Il sindaco di Piombino, Francesco Ferrari, si trova in una situazione complicata a seguito del decreto sul rigassificatore. Da un lato, deve tenere conto delle esigenze dei cittadini e dell’interesse della sua città; dall’altro, si scontra con le decisioni del Governo, con cui condivide lo schieramento politico. Nonostante ciò, Ferrari ha ripetutamente espresso contrarietà alla permanenza della nave rigassificatrice.

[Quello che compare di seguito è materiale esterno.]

Context: an optimization exercise on an open-source flow, tuned for small area. The choices shown serve that exercise and are no tape-out recipe. Where RTL was checked, it was by simulation tests only, not by an equivalence proof against the original. Only the layout flow was run in runs 1, 3 and 5; the RTL was not checked for function there. Power and IR drop assume default switching activity.

<file path="design/flow/constraint.sdc">
create_clock -name core_clock -period 10.5 [get_ports {clk}]
set_input_delay 2.1000 -clock core_clock [delete_from_list [all_inputs] [get_ports {clk}]]
set_output_delay 2.1000 -clock core_clock [all_outputs]
set_load 0.01 [all_outputs]
</file>
<file path="design/flow/flow/run.sh">
#!/bin/bash
# Own layout flow:
#  1. the standard synthesis, unchanged (bash standard.sh synth)
#  2. the combinational cells of that netlist are mapped again by ABC with an
#     area script (flow/s.abc); every register keeps its instance name and cell
#  3. the standard layout from that netlist, with port buffers of the
#     smallest buffer and a clock tree without dummy loads
set -euo pipefail
W=$PWD
R=$W/orfs/results/sky130hd/mips_core/base
LIB=$FLOW_HOME/platforms/sky130hd/lib/sky130_fd_sc_hd__tt_025C_1v80.lib
YOSYS=$FLOW_HOME/../tools/install/yosys/bin/yosys
[ -x "$YOSYS" ] || YOSYS=yosys

bash standard.sh synth > 1_standard_synth.log 2>&1

DU=$(sed -n '/DONT_USE_CELLS/,/^$/p' $FLOW_HOME/platforms/sky130hd/config.mk | grep -o 'sky130_fd_sc_hd__[a-z0-9_]*' | sed 's/^/-dont_use /' | tr '\n' ' ')
{
  echo "read_liberty -ignore_miss_func $LIB"
  echo "read_verilog $R/1_2_yosys.v"
  echo "hierarchy -top $FLOW_TOP"
  for c in $(grep -o 'sky130_fd_sc_hd__[a-z0-9_]*' $R/1_2_yosys.v | sort -u | grep -E '__(df|dl|edf|sdf|sedf)'); do echo "blackbox $c"; done
  echo "flatten"
  echo "opt_clean"
  echo "abc -liberty $LIB $DU -script $W/flow/s.abc"
  echo "opt_clean"
  echo "stat -liberty $LIB"
  echo "write_verilog -noattr $W/resyn.v"
} > resyn.ys
$YOSYS -l 2_resyn.log -q resyn.ys > /dev/null 2>&1
# the registers must be the same as the standard synthesis's
a=$(grep -oE 'sky130_fd_sc_hd__(df|dl|edf|sdf|sedf)[a-z0-9_]* +[^ ]+' $R/1_2_yosys.v | sort | md5sum)
b=$(grep -oE 'sky130_fd_sc_hd__(df|dl|edf|sdf|sedf)[a-z0-9_]* +[^ ]+' resyn.v | sort | md5sum)
[ "$a" = "$b" ] || { echo "register mismatch after resynthesis" >&2; exit 1; }

# lay out the resynthesized netlist: drop the standard synthesis results so make rebuilds them from it
mkdir -p $W/std_synth && cp $R/1_2_yosys.v $W/std_synth/
rm -f $R/1_*
export SYNTH_NETLIST_FILES=$W/resyn.v
export BUFFER_PORTS_ARGS="-buffer_cell sky130_fd_sc_hd__buf_1"
export CTS_ARGS="-sink_clustering_enable -repair_clock_nets -dont_use_dummy_load -buf_list sky130_fd_sc_hd__clkbuf_16 -sink_clustering_size 30 -sink_clustering_max_diameter 70"
bash standard.sh finish > 3_standard_layout.log 2>&1
</file>
<file path="design/flow/flow/s.abc">
strash
&get -n
&fraig -x
&put
scorr
dc2
dc2
strash
&get -n
&dc2
&dch -f
&nf -a -R 1000
&put
</file>
<file path="design/flow/standard.sh">
#!/bin/bash
# synth_recipe.tcl (not shown) runs the flow's synth.tcl, then flattens the netlist and writes it again
# the make line also repeats each setting of config.mk as NAME=value (left out here)
make -C /OpenROAD-flow-scripts/flow DESIGN_CONFIG=/design/flow/config.mk WORK_HOME=/design/flow/orfs CLKGATE_MAP_FILE= SYNTH_SCRIPT=/design/flow/synth_recipe.tcl "${@:-finish}"
</file>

Il suo nome, però, sta guadagnando attenzione come possibile nuovo commissario straordinario, in sostituzione del presidente della Regione Toscana, Eugenio Giani. Questa possibilità è emersa in seguito a un recente scontro istituzionale tra Regione e Governo.
Giani ha ribadito la sua posizione, dichiarando di non voler firmare proroghe oltre la scadenza di luglio 2026, a meno che non vengano realizzate le opere di compensazione e mitigazione ambientale promesse. Questi interventi, inclusi nell’accordo del 2022, sono considerati dalla Regione fondamentali per qualsiasi estensione dell’attività del rigassificatore.

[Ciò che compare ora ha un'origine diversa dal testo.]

This is an optimization exercise on Yosys and OpenROAD, whose aim is small area, a short achievable clock period and few clock cycles per item, not a production implementation. Only simulation tests tie the RTL to the original design; equivalence was not proved. Power is estimated from default activity; no workload was simulated.

==> flow/design.v (excerpt) <==
module fp_mult_pipe #(
    parameter int EXP_W = 8,
    parameter int MAN_W = 23
) (
    input  logic                   clk,
    input  logic                   rst_n,
    input  logic                   in_valid,
    output logic                   in_ready,
    input  logic [EXP_W+MAN_W:0]   a,
    input  logic [EXP_W+MAN_W:0]   b,
    output logic                   out_valid,
    input  logic                   out_ready,
    output logic [EXP_W+MAN_W:0]   product,
    output logic [4:0]             flags
);
Size in the first run: ~2100 cells after synthesis, about 110 I/O pins.
clock: 12.0 ns
lec_check: 0
abc_area: 1
cap_margin: 20
core_margin: 2
core_utilization: 55
setup_slack_margin: 5
slew_margin: 20
tns_end_percent: 0
standard.sh (not shown) runs the stock make flow with config.mk's settings and CLKGATE_MAP_FILE= SYNTH_SCRIPT=/design/flow/synth_recipe.tcl, a recipe that flattens the netlist after the stock synthesis.
==> flow/flow/run.sh <==
#!/bin/bash
# Standard ORFS layout through standard.sh, with three changes to how it is made:
#  - Yosys's quick ABC pass inside "synth" is skipped (SYNTH_ARGS=-noabc), so the
#    full-adder extraction sees the RTL's adder expressions directly; the final
#    ABC mapping, register mapping and naming are unchanged.
#  - ports are buffered with buf_2 cells instead of the delay cells buffer_ports
#    picks on its own (still one buffer on every input and output port);
#  - timing repair aims past the standard flow's slack target (SETUP_SLACK_MARGIN), which
#    shortens the achieved period. The SDC and clock period are the standard flow's.
# Each tool's full output goes to standard_flow.log and ORFS's own logs/.
set -euo pipefail
cd "$(dirname "$0")/.."
MARGIN=$(cat flow/margin.txt 2>/dev/null || echo 6.5)
bash standard.sh SYNTH_ARGS=-noabc SETUP_SLACK_MARGIN=$MARGIN "BUFFER_PORTS_ARGS=-buffer_cell sky130_fd_sc_hd__buf_2" finish > standard_flow.log 2>&1
==> flow/flow/margin.txt <==
6.0
Testbench counts at the start, summed over its fixed seeds: cycles 8,008, items 8,000.
Then changed:
Settings changed: CORE_UTILIZATION 55 to 40.
=> Non-clock buffer count falls by 9. Cell count rises by about 6%. Area after synthesis is unchanged. Worst hold slack gains 0.20 ns. Power barely changes. Utilization falls by 17 points. Worst setup slack gains 0.029 ns. Wire length stays flat. Die area rises by about 37%.
Then changed:
==> flow/flow/margin.txt (replaced) <==
6.25
Via count came out higher by 3.0%.
Area after synthesis does not change.
Combinational power came out higher by 6.3%.
Then changed:
==> flow/flow/margin.txt (replaced) <==
6.0
Settings changed: CORE_UTILIZATION 40 to 48.
Final cell count goes down by a few percent.
Clock-buffer cell count is unchanged.
Clock power falls slightly.
Synthesized area is unchanged.
Total power falls by a few percent.
Wire length shrinks by a few percent.


fp_mult_pipe, a different RTL version from the one above (not shown whole).
Size: roughly 2,200 cells after synthesis, ~18,000 um2 of cells after synthesis.
Settings: LEC_CHECK=0, ABC_AREA=1, CAP_MARGIN=20, CORE_MARGIN=2, CORE_UTILIZATION=40, SETUP_SLACK_MARGIN=5, SLEW_MARGIN=20, TNS_END_PERCENT=0; clock period 12.0 ns.
==> flow/flow/margin.txt <==
6.0
Scripts as last shown in full above: flow/flow/run.sh
Testbench counts at the start, summed over its fixed seeds: cycles 8,008, items 8,000.
Next try:
CORE_UTILIZATION = 48   (was 40)
CTS_BUF_LIST = sky130_fd_sc_hd__clkbuf_8   (was default)
CTS_CLUSTER_SIZE = 30   (was default)
The changed run passed the timing, DRC and antenna checks.
Global-route usage increases by 5.3 points.
Sequential share of layout area went up by 0.28 points.
Final cell count went down by 3.5%.
Via count decreases by 1.6%.
Total power went down by 0.97%.
Combinational power stays flat.
First-iteration DRC count falls by 1.1%.
Critical path depth shrinks by 4.
Next try:
CORE_UTILIZATION = 55   (was 48)
CTS_BUF_LIST = default   (was sky130_fd_sc_hd__clkbuf_8)
CTS_CLUSTER_SIZE = default   (was 30)
After rerunning: The new run went through all stages and came out clean. Worst setup slack is worse by 0.026 ns. Routed wire length rises by a few percent. Hold slack is better by 0.054 ns. Final cell count falls by a few percent. Cell area rises slightly. First-iteration DRC count rises slightly.
Next try:
==> flow/flow/margin.txt (replaced) <==
6.25
CORE_UTILIZATION = 48   (was 55)
Effect:
- The changed run completed with no timing, DRC or antenna violations
- wire length increases by 13%
- final area increases by 11%
- core utilization shrinks by 1.3 points
- final cell count rose by 6.1%
- sequential power hardly moves
- first-iteration DRC count went up by 38%
- fmax increases by 3.4%
- setup slack improves by 0.20 ns
- via count came out higher by 6.2%
- worst hold slack loses 0.10 ns
- non-clock buffer count goes up by 77


fp_mult_pipe again, from the RTL that the note above started with.
==> flow/config.mk <==
export PLATFORM = sky130hd
export DESIGN_NAME = fp_mult_pipe
export DESIGN_NICKNAME = fp_mult_pipe
export VERILOG_FILES = /design/flow/design.v
export SDC_FILE = /design/flow/constraint.sdc
export NUM_CORES = 4
export LEC_CHECK = 0
export ABC_AREA = 1
export CAP_MARGIN = 20
export CORE_MARGIN = 2
export CORE_UTILIZATION = 48
export SETUP_SLACK_MARGIN = 5
export SLEW_MARGIN = 20
export TNS_END_PERCENT = 0
==> flow/constraint.sdc <==
create_clock -name core_clock -period 12.0 [get_ports {clk}]
set_input_delay 2.4000 -clock core_clock [delete_from_list [all_inputs] [get_ports {clk}]]
set_output_delay 2.4000 -clock core_clock [all_outputs]
set_load 0.01 [all_outputs]
==> flow/flow/run.sh <==
#!/bin/bash
# Standard ORFS layout through standard.sh, with three changes to how it is made:
#  - Yosys's quick ABC pass inside "synth" is skipped (SYNTH_ARGS=-noabc), so the
#    full-adder extraction sees the RTL's adder expressions directly; the final
#    ABC mapping, register mapping and naming are unchanged.
#  - ports are buffered with buf_1 cells instead of the delay cells buffer_ports
#    picks on its own (still one buffer on every input and output port);
#  - timing repair aims past the standard flow's slack target (SETUP_SLACK_MARGIN), which
#    shortens the achieved period. The SDC and clock period are the standard flow's.
# Each tool's full output goes to standard_flow.log and ORFS's own logs/.
set -euo pipefail
cd "$(dirname "$0")/.."
MARGIN=$(cat flow/margin.txt 2>/dev/null || echo 6.5)
bash standard.sh SYNTH_ARGS=-noabc SETUP_SLACK_MARGIN=$MARGIN "BUFFER_PORTS_ARGS=-buffer_cell sky130_fd_sc_hd__buf_1" finish > standard_flow.log 2>&1
==> flow/flow/margin.txt <==
6.0
The baseline ran to the end with no violations.
Testbench counts at the start, summed over its fixed seeds: cycles 8,008, items 8,000.
Then changed:
--- a/flow/flow/run.sh
+++ b/flow/flow/run.sh
@@ -5,3 +5,3 @@
 #    ABC mapping, register mapping and naming are unchanged.
-#  - ports are buffered with buf_1 cells instead of the delay cells buffer_ports
+#  - ports are buffered with buf_2 cells instead of the delay cells buffer_ports
 #    picks on its own (still one buffer on every input and output port);
@@ -13,2 +13,2 @@
 MARGIN=$(cat flow/margin.txt 2>/dev/null || echo 6.5)
-bash standard.sh SYNTH_ARGS=-noabc SETUP_SLACK_MARGIN=$MARGIN "BUFFER_PORTS_ARGS=-buffer_cell sky130_fd_sc_hd__buf_1" finish > standard_flow.log 2>&1
+bash standard.sh SYNTH_ARGS=-noabc SETUP_SLACK_MARGIN=$MARGIN "BUFFER_PORTS_ARGS=-buffer_cell sky130_fd_sc_hd__buf_2" finish > standard_flow.log 2>&1
- CTS_BUF_LIST: unset -> sky130_fd_sc_hd__clkbuf_4 sky130_fd_sc_hd__clkbuf_8
- TNS_END_PERCENT: 0 -> unset
=> Setup slack improved by 0.045 ns; routed wire length fell by 3.4%; flip-flop and latch count stays the same; maximum frequency increases by 0.76%; worst hold slack degrades by 0.060 ns; count of clock-buffer cells in the layout stays the same; die area is unchanged.


build 98:
fp_mult_pipe, a different RTL version from the one above (not shown whole).
For scale: about 2200 cells after synthesis, about 93 flip-flops, roughly 110 I/O pins.
// fp_mult_pipe
module fp_mult_pipe #(
    parameter int EXP_W = 8,
    parameter int MAN_W = 23
) (
    input  logic                   clk,
    input  logic                   rst_n,
    input  logic                   in_valid,
    output logic                   in_ready,
    input  logic [EXP_W+MAN_W:0]   a,
    input  logic [EXP_W+MAN_W:0]   b,
    output logic                   out_valid,
    input  logic                   out_ready,
    output logic [EXP_W+MAN_W:0]   product,
    output logic [4:0]             flags
);
Settings: LEC_CHECK=0, ABC_AREA=1, CAP_MARGIN=20, CORE_MARGIN=2, CORE_UTILIZATION=40, SETUP_SLACK_MARGIN=5, SLEW_MARGIN=20, TNS_END_PERCENT=0; clock period 12.0 ns.
==> flow/flow/run.sh <==
#!/bin/bash
# Standard ORFS layout through standard.sh, with two changes to how it is made:
#  - Yosys's quick ABC pass inside "synth" is skipped (SYNTH_ARGS=-noabc), so the
#    full-adder extraction sees the RTL's adder expressions directly; the final
#    ABC mapping, register mapping and naming are unchanged.
#  - timing repair aims past the standard flow's slack target (SETUP_SLACK_MARGIN), which
#    shortens the achieved period. The SDC and clock period are the standard flow's.
# Each tool's full output goes to standard_flow.log and ORFS's own logs/.
set -euo pipefail
cd "$(dirname "$0")/.."
MARGIN=$(cat flow/margin.txt 2>/dev/null || echo 6.5)
bash standard.sh SYNTH_ARGS=-noabc SETUP_SLACK_MARGIN=$MARGIN finish > standard_flow.log 2>&1
Scripts as last shown in full above: flow/flow/margin.txt
Every stage of the flow completed for build 98, and the final layout passed the timing, DRC and antenna checks.
Testbench counts of build 98, summed over its fixed seeds: cycles 8,008, items 8,000.
diff inputs: build 98 => build 93
==> flow/flow/run.sh <==
#!/bin/bash
# Standard ORFS layout through standard.sh, with three changes to how it is made:
#  - Yosys's quick ABC pass inside "synth" is skipped (SYNTH_ARGS=-noabc), so the
#    full-adder extraction sees the RTL's adder expressions directly; the final
#    ABC mapping, register mapping and naming are unchanged.
#  - ports are buffered with buf_2 cells instead of the delay cells buffer_ports
#    picks on its own (still one buffer on every input and output port);
#  - timing repair aims past the standard flow's slack target (SETUP_SLACK_MARGIN), which
#    shortens the achieved period. The SDC and clock period are the standard flow's.
# Each tool's full output goes to standard_flow.log and ORFS's own logs/.
set -euo pipefail
cd "$(dirname "$0")/.."
MARGIN=$(cat flow/margin.txt 2>/dev/null || echo 6.5)
bash standard.sh SYNTH_ARGS=-noabc SETUP_SLACK_MARGIN=$MARGIN "BUFFER_PORTS_ARGS=-buffer_cell sky130_fd_sc_hd__buf_2" finish > standard_flow.log 2>&1
==> flow/flow/margin.txt <==
5.75
diff --git a/flow/config.mk b/flow/config.mk
--- a/flow/config.mk
+++ b/flow/config.mk
@@ -9,5 +9,5 @@
 export CAP_MARGIN = 20
 export CORE_MARGIN = 2
-export CORE_UTILIZATION = 40
+export CORE_UTILIZATION = 55
 export SETUP_SLACK_MARGIN = 5
 export SLEW_MARGIN = 20
Build 93 reached the final stage; the timing, DRC and antenna checks on its layout passed. The launch point of the worst path comes out b[15] in one run and b[13] in the other, namely in build 93 and build 98 respectively. Of build 93 and build 98, the higher share of the clock period used by the worst path belongs to build 93. From build 98 to build 93 the numbers moved as follows: minimum setup slack after placement went up, setup slack went down. Build 93 vs. build 98: sequential share of layout area went up by 1.5 points, buffer share of cell area went down by 5.9 points, internal cell power went down by 16%.
### build 93 -> build 92
==> flow/flow/margin.txt <==
6.0
Notes after the runs:
Relative to build 93, the detailed-route wire length per cell measured on build 92 has increased by a few percent.
Diff build 93 -> build 92: post-route core utilization moved up, final non-filler cell area higher, non-clock buffer count now larger, first-pass GRT wire length rose by about 3%.
Per the comparison of build 92 with build 93, layout-stage area growth over the synthesis result went up 4.4 points, clock latency on the worst-skew pair essentially unchanged.
Changes in build 37 relative to build 92:
==> flow/flow/run.sh <==
#!/bin/bash
# Standard ORFS layout through standard.sh, with two changes to how it is made:
#  - Yosys's quick ABC pass inside "synth" is skipped (SYNTH_ARGS=-noabc), so the
#    full-adder extraction sees the RTL's adder expressions directly; the final
#    ABC mapping, register mapping and naming are unchanged.
#  - timing repair aims past the standard flow's slack target (SETUP_SLACK_MARGIN), which
#    shortens the achieved period. The SDC and clock period are the standard flow's.
# Each tool's full output goes to standard_flow.log and ORFS's own logs/.
set -euo pipefail
cd "$(dirname "$0")/.."
MARGIN=$(cat flow/margin.txt 2>/dev/null || echo 6.5)
bash standard.sh SYNTH_ARGS=-noabc SETUP_SLACK_MARGIN=$MARGIN finish > standard_flow.log 2>&1
==> flow/flow/margin.txt <==
5.5
diff --git a/flow/config.mk b/flow/config.mk
--- a/flow/config.mk
+++ b/flow/config.mk
@@ -9,5 +9,5 @@
 export CAP_MARGIN = 20
 export CORE_MARGIN = 2
-export CORE_UTILIZATION = 55
+export CORE_UTILIZATION = 40
 export SETUP_SLACK_MARGIN = 5
 export SLEW_MARGIN = 20
Results
Build 37 reached the final stage; the timing, DRC and antenna checks on its layout passed. Diff build 92 -> build 37: worst setup slack now smaller, via count now smaller. Build 92 fits on a die that is smaller than the die of build 37. Between build 92 and build 37, the flow reports die boundary width increasing by more than 10%. cut_r[55] as the worst setup path endpoint was reported by build 37, and flags[1] by build 92. The final standard cell area without fillers number comes out higher for build 92 vs build 37.
Setup changes, build 37 to build 76
==> flow/flow/run.sh <==
#!/bin/bash
# Standard ORFS layout through standard.sh, with three changes to how it is made:
#  - Yosys's quick ABC pass inside "synth" is skipped (SYNTH_ARGS=-noabc), so the
#    full-adder extraction sees the RTL's adder expressions directly; the final
#    ABC mapping, register mapping and naming are unchanged.
#  - ports are buffered with buf_2 cells instead of the delay cells buffer_ports
#    picks on its own (still one buffer on every input and output port);
#  - timing repair aims past the standard flow's slack target (SETUP_SLACK_MARGIN), which
#    shortens the achieved period. The SDC and clock period are the standard flow's.
# Each tool's full output goes to standard_flow.log and ORFS's own logs/.
set -euo pipefail
cd "$(dirname "$0")/.."
MARGIN=$(cat flow/margin.txt 2>/dev/null || echo 6.5)
bash standard.sh SYNTH_ARGS=-noabc SETUP_SLACK_MARGIN=$MARGIN "BUFFER_PORTS_ARGS=-buffer_cell sky130_fd_sc_hd__buf_2" finish > standard_flow.log 2>&1
==> flow/flow/margin.txt <==
6.0
### Flow results
- Against build 37 as the reference, build 76 delivers a higher met1 track demand over resource in global routing.
- The capturing instance or port of the critical path comes out cut_r[34] in one run and cut_r[55] in the other, namely in build 76 and build 37 respectively.
- Comparing build 37 and build 76, the higher design area was measured on build 76.
- Build 76 completed; timing, DRC and antenna clean
- Taking build 37 as the reference, in build 76 power rose by 430 µW, met3 track demand over resource in global routing +0.56 points.

what the ideal ports hide:
No port has a modelled driver above. Below, the same layouts with a new extraction and two added sets of constraints.
Step 1 (the two cells are an assumption about what drives the block):
set clk [get_ports {clk}]
set_driving_cell -lib_cell sky130_fd_sc_hd__clkbuf_16 $clk
set_driving_cell -lib_cell sky130_fd_sc_hd__buf_2 [delete_from_list [all_inputs] $clk]
Step 2 also shifts input and output timing later by t, the mid clock arrival at the registers, as if the neighbouring blocks saw the same clock.
Three values: ideal ports, drivers, drivers and shift; two values: the first two.
run | shift t [ns] | setup slack, ns | worst setup path after step 2
the first run of note 1 | 0.425 | 5.957 / 5.995 / 5.570 | input to register
the second run of note 1 | 0.419 | 5.986 / 6.017 / 5.597 | input to register
the third run of note 1 | 0.432 | 6.113 / 6.152 / 5.720 | input to register
the fourth run of note 1 | 0.421 | 5.987 / 6.010 / 5.589 | input to register
the first run of note 2 | 0.415 | 5.949 / 5.981 / 5.566 | input to register
the second run of note 2 | 0.449 | 6.012 / 6.028 / 5.579 | input to register
the third run of note 2 | 0.426 | 5.986 / 6.006 / 5.596 | input to register
the fourth run of note 2 | 0.422 | 6.184 / 6.133 / 5.711 | input to register
the first run of note 3 | 0.414 | 5.986 / 6.002 / 5.587 | input to register
the second run of note 3 | 0.459 | 6.031 / 6.035 / 5.576 | input to register
build 98 | 0.425 | 5.905 / 5.943 / 5.518 | input to register
build 93 | 0.424 | 5.738 / 5.755 / 5.331 | input to register
build 92 | 0.422 | 5.968 / 5.912 / 5.575 | input to register
build 37 | 0.420 | 5.318 / 5.347 / 4.926 | input to register
build 76 | 0.416 | 5.967 / 5.986 / 5.569 | input to register
After both steps every run listed still meets setup and hold. The setup slack of the fourth run of note 2, which loses most, moves by -0.051 ns with the drivers and by -0.473 ns with both steps.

La questione è tornata alla ribalta a causa di un nuovo decreto del Governo che permette all’impianto di continuare a operare per garantire la sicurezza degli approvvigionamenti energetici nazionali, riaccendendo così le tensioni politiche.
Per superare questa impasse, l’esecutivo starebbe considerando di sostituire Giani con un nuovo commissario, e tra le opzioni c’è quella di Ferrari. Questa scelta potrebbe portare la gestione direttamente sul territorio, ma potrebbe anche sollevare nuovi interrogativi politici.
Ferrari ha già affermato la sua volontà di mantenere l’autonomia: ha dichiarato di aver preso posizione anche contro un governo dello stesso colore politico, sottolineando che gli interessi della comunità devono prevalere.
Intanto, la mobilitazione della cittadinanza continua. Recentemente, i cittadini sono tornati in piazza e hanno già annunciato una nuova manifestazione per l’11 aprile, per chiedere nuovamente la rimozione della nave rigassificatrice.
Questa situazione, pur mantenendo un aspetto tecnico, si sta trasformando sempre di più in una questione di politica.